LOH after vitrectomy may also be the cause of the changes in the RNFL. In a multicenter study on 6,048 eyes, Reibaldi et al. investigated the risk and incidence of LOH after vitrectomy. As a result of their studies, they reported that the risk of LOH was higher in vitrectomized eyes (4.9%) compared to fellow eyes (1.4%), and the main risk factors were the use of triamcinolone and postvitrectomy pseudophakic/aphakic status [22]. None of the eyes included in our study developed LOH during the one-year follow-up period after PPV. The low number of cases in our study and absence of triamcinolone use may have made it difficult for us to evaluate this important parameter.

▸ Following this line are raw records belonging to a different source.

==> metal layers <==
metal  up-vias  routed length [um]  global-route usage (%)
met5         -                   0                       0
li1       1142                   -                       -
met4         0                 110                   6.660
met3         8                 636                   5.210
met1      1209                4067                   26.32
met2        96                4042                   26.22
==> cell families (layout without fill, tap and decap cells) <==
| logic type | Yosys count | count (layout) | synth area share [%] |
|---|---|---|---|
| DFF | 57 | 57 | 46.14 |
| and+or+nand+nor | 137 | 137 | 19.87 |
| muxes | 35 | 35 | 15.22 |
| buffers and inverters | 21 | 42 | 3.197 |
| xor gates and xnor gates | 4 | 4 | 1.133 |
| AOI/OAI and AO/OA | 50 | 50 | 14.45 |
### config.mk
export PLATFORM = sky130hd
export DESIGN_NAME = wb_elastic_stage
export DESIGN_NICKNAME = d
export VERILOG_FILES = /design/src/rtl/wb_pkg.sv /design/src/rtl/wb_data_reg.sv /design/src/rtl/wb_elastic_stage.sv
export SDC_FILE = /design/constraint.sdc
export NUM_CORES = 1
export LEC_CHECK = 0
export CAP_MARGIN = 30
export CELL_PAD_IN_SITES_DETAIL_PLACEMENT = 0
export CELL_PAD_IN_SITES_GLOBAL_PLACEMENT = 1
export CORE_MARGIN = 4
export CORE_UTILIZATION = 42
export CTS_BUF_LIST = sky130_fd_sc_hd__clkbuf_4
export DETAILED_ROUTE_END_ITERATION = 7
export HOLD_SLACK_MARGIN = 0.12
export PLACE_DENSITY_LB_ADDON = 0.1
export SLEW_MARGIN = 40
export SYNTH_ARGS = -nofsm -noshare
export SYNTH_HDL_FRONTEND = slang
export SYNTH_SLANG_ARGS = --single-unit
### constraint.sdc
create_clock -name i_clk -period 3 [get_ports i_clk]
set_clock_uncertainty 0.2 [all_clocks]
set_input_delay 0.6 -clock i_clk [delete_from_list [all_inputs] [get_ports i_clk]]
set_output_delay 0.6 -clock i_clk [all_outputs]
set_load 0.05 [all_outputs]
### src/rtl/wb_pkg.sv
// Shared types and constants for the write-back elastic stage.
package wb_pkg;

    localparam int DEF_DATA_W = 32;

    localparam int CH_INSTR = 0;
    localparam int CH_MEM   = 1;

    // Encoded as {skid_valid, main_valid}; 2'b10 would be a skid entry without a main entry.
    typedef enum logic [1:0] {
        EMPTY = 2'b00,
        BUSY  = 2'b01,
        FULL  = 2'b11
    } wb_state_t;

endpackage

### src/rtl/wb_data_reg.sv
// Payload register with load enable and synchronous clear; used for main and skid slots.
module wb_data_reg #(
    parameter int W = 64
) (
    input  logic         clk,
    input  logic         rst,
    input  logic         en,
    input  logic [W-1:0] d,
    output logic [W-1:0] q
);

    always_ff @(posedge clk) begin
        if (rst) begin
            q <= '0;
        end else if (en) begin
            q <= d;
        end
    end

endmodule

### src/rtl/wb_elastic_stage.sv
// Two-entry skid-buffered pipeline register between memory-access and write-back.
// Optional output-stall counter enabled by defining WB_STALL_CNT_EN.
module wb_elastic_stage
    import wb_pkg::*;
#(
    parameter int DATA_W = DEF_DATA_W,
    parameter int N_CH   = 2
`ifdef WB_STALL_CNT_EN
    ,
    parameter int CNT_W  = 16
`endif
) (
    input  logic                   i_clk,
    input  logic                   i_s_rst,
    input  logic                   i_valid,
    output logic                   o_ready,
    input  logic [N_CH*DATA_W-1:0] i_data,
    input  logic                   i_flush,
    output logic                   o_valid,
    input  logic                   i_ready,
    output logic [N_CH*DATA_W-1:0] o_data
`ifdef WB_STALL_CNT_EN
    ,
    output logic [CNT_W-1:0]       o_stall_cnt
`endif
);

    localparam int W = N_CH * DATA_W;

    wb_state_t      state_q;
    wb_state_t      state_d;
    logic           main_v;
    logic           skid_v;
    logic           accept;
    logic           emit;
    logic           main_en;
    logic           skid_en;
    logic [W-1:0]   main_d;
    logic [W-1:0]   main_q;
    logic [W-1:0]   skid_q;

    assign main_v  = state_q[0];
    assign skid_v  = state_q[1];
    assign o_ready = ~skid_v;
    assign o_valid = main_v;
    assign o_data  = main_q;
    assign accept  = i_valid & o_ready;
    assign emit    = o_valid & i_ready;

    always_ff @(posedge i_clk) begin
        if (i_s_rst) begin
            state_q <= EMPTY;
        end else begin
            state_q <= state_d;
        end
    end

    always_comb begin
        state_d = state_q;
        if (i_flush) begin
            state_d = EMPTY;
        end else begin
            case (state_q)
                EMPTY:   if (accept) state_d = BUSY;
                BUSY: begin
                    if (accept && !emit) begin
                        state_d = FULL;
                    end else if (!accept && emit) begin
                        state_d = EMPTY;
                    end
                end
                FULL:    if (emit) state_d = BUSY;
                default: state_d = EMPTY;
            endcase
        end
    end

    // A flush suppresses every load, so both slots keep their stale contents.
    always_comb begin
        main_en = 1'b0;
        skid_en = 1'b0;
        main_d  = i_data;
        if (!i_flush) begin
            case (state_q)
                EMPTY: main_en = accept;
                BUSY: begin
                    main_en = accept & emit;
                    skid_en = accept & ~emit;
                end
                FULL: begin
                    main_en = emit;
                    main_d  = skid_q;
                end
                default: ;
            endcase
        end
    end

    wb_data_reg #(.W(W)) u_main (
        .clk (i_clk),
        .rst (i_s_rst),
        .en  (main_en),
        .d   (main_d),
        .q   (main_q)
    );

    wb_data_reg #(.W(W)) u_skid (
        .clk (i_clk),
        .rst (i_s_rst),
        .en  (skid_en),
        .d   (i_data),
        .q   (skid_q)
    );

    always_ff @(posedge i_clk) begin
        if (!i_s_rst) begin
            assert (!(skid_v && !main_v))
                else $error("wb_elastic_stage: skid valid without main valid");
        end
    end

`ifdef WB_STALL_CNT_EN
    logic [CNT_W-1:0] stall_q;

    always_ff @(posedge i_clk) begin
        if (i_s_rst) begin
            stall_q <= '0;
        end else if (o_valid && !i_ready && stall_q != '1) begin
            stall_q <= stall_q + CNT_W'(1);
        end
    end

    assign o_stall_cnt = stall_q;
`endif

endmodule
After elaboration in Yosys (flattened, before gate mapping)
Index checks and enable logic that the tools add are counted. W data, S select, Z words.

Multiplexer cells: 11. Equal/unequal tests: 5. Reductions and logical operators: 7. Bitwise operators: 6.

Operators by type and width (number): $mux W64 (2); $mux W2 (4); $pmux W2 S3 (1); $and A1 B1 Y1 (4); $ne A2 B2 Y1 const B (2); $mux W1 (3); $ne A3 B3 Y1 const B (1); $pmux W1 S3 (1); $reduce_and A3 Y1 (1); $eq A2 B1 Y1 const B (1); $eq A2 B2 Y1 const B (1); $logic_and A1 B1 Y1 (2); $logic_not A1 Y1 (2); $logic_not A2 Y1 (1); $not A1 Y1 (2); $reduce_or A2 Y1 (1).

Logic and storage cells: 32. Input port bits: 69. Register bits: 130. Output and inout port bits: 66.

Depth between registers and ports, before layout
Depth in word-level cells: 7. Gate-level depth with buffers: 8.

Modules after synthesis
A second synthesis with hierarchy kept.

Cell total of the unflattened synthesis: 512. Area, all modules: 5622.9 sq um.

Modules (own cells, without submodules): wb_data_reg (instances 2, cells each 206, area each 2290.9 sq um); wb_elastic_stage (instances 1, cells each 100, area each 1041.0 sq um).

Worst setup path after synthesis
OpenSTA, ideal clock, no wires.

Kind: reg2reg. Start point: reg state_q[0]. End point: reg u_main.q[53]. Setup slack: 0.706 ns. Data arrival time: 1.960 ns. Stages on the path, launching flop included: 7. Data required time: 2.666 ns. Period minus slack after synthesis: 2.294 ns. Cells stage by stage: dfxtp_1 -> ha_1 -> buf_2 -> buf_4 -> mux2_2 -> a211oi_1 -> a211oi_1.

Word-level cells in the longest chain between the ends: 4. Elaborated cells on any way between the ends: 9. Those cells by class: eq/ne (2); mux (4); bitwise (2); reduce/logical (1).

Ends and longest elaborated chain: start, declared (RTL line wb_elastic_stage.sv:30) `wb_state_t state_q;`; start signal, assigned (RTL line wb_elastic_stage.sv:54) `state_q <= state_d;`; $and A1 B1 Y1 (RTL line wb_elastic_stage.sv:48) `assign emit = o_valid & i_ready;`; $and A1 B1 Y1 (RTL line wb_elastic_stage.sv:87) `main_en = accept & emit;`; $pmux W1 S3 (RTL line wb_elastic_stage.sv:84) `case (state_q)`; $mux W1 (RTL line wb_elastic_stage.sv:83) `if (!i_flush) begin`; end signal, assigned (RTL line wb_data_reg.sv:14) `q <= '0;`; end signal, assigned (RTL line wb_data_reg.sv:16) `q <= d;`; end, declared (RTL line wb_data_reg.sv:9) `output logic [W-1:0] q`.

Parallel ways exist; a longest one is shown, timed or not. A chain may end at the register's enable or synchronous reset.

Final worst setup path
Start point: reg state_q[0]. End point: out o_valid.

RTL lines: end, declared (RTL line wb_elastic_stage.sv:19) `output logic o_valid,`.

No word-level cell between the ends.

The materials used during macular surgery that increase the visibility of the membranes may also affect RNFL thickness. In an randomized controlled trial, Arora et al. evaluated RNFL thickness after conventional BB-assisted MH surgery versus BB selective staining using autologous heparinized whole blood (WB) previously in MH surgery and reported statistically significant decrease in RNFL thickness in both groups, which was more evident in the group that received only BB [23]. Toba et al. compared the postoperative changes of RNFL thickness in patients with MH treated with PPV with indocyanine green, brilliant blue, or triamcinolone acetonide-assisted ILM peeling and reported transient increase of RNFL thickness at 1 month after surgery in all groups that returned to the baseline level in all sectors except for the nasal/inferior sector. They also reported that the differences in RNFL thickness among the groups were not significant for, at least, 12 months postoperatively [24]. Yamashita et al., in a retrospective study, analyzed RNFL thickness in eyes with or without visual field defects after indocyanine green-assisted vitrectomy for idiopathic MH using OCT and investigated the relationship between postoperative visual field defects and RNFL damage. They suggested that visual field defects may have been caused by RNFL damage relating to the use of indocyanine green [25]. Ando et al. also reported similar results in their previously published study [26]. In this study, we used BB in all cases in Group 2 for ILM peeling.

5. Conclusions

In conclusion, increased thickness in the RNFL may depend on the traction the ERM could form on the optic nerve. The cause of the changes in the RNFL may also be due to parameters related to vitreoretinal surgery or intraocular pressure that we did not follow in our study. Controlled, prospective, and large series studies are needed to determine the effect of these parameters on the RNFL.

Data Availability

The data produced and analyzed during the current study are not publicly available due to the prohibition of the hospital’s archive system, but could be obtained from the corresponding author upon plausible and acceptable request.

Additional Points

Our study has some limitations. Firstly, the study was conducted on a small number of cases. Secondly, the severity of the ERM was not classified preoperatively. In addition, it may not be possible to determine whether PVD induction caused such changes in the RNLF because other surgical and clinical variables may have determined it.

Conflicts of Interest

The authors declare that they have no conflicts of interest.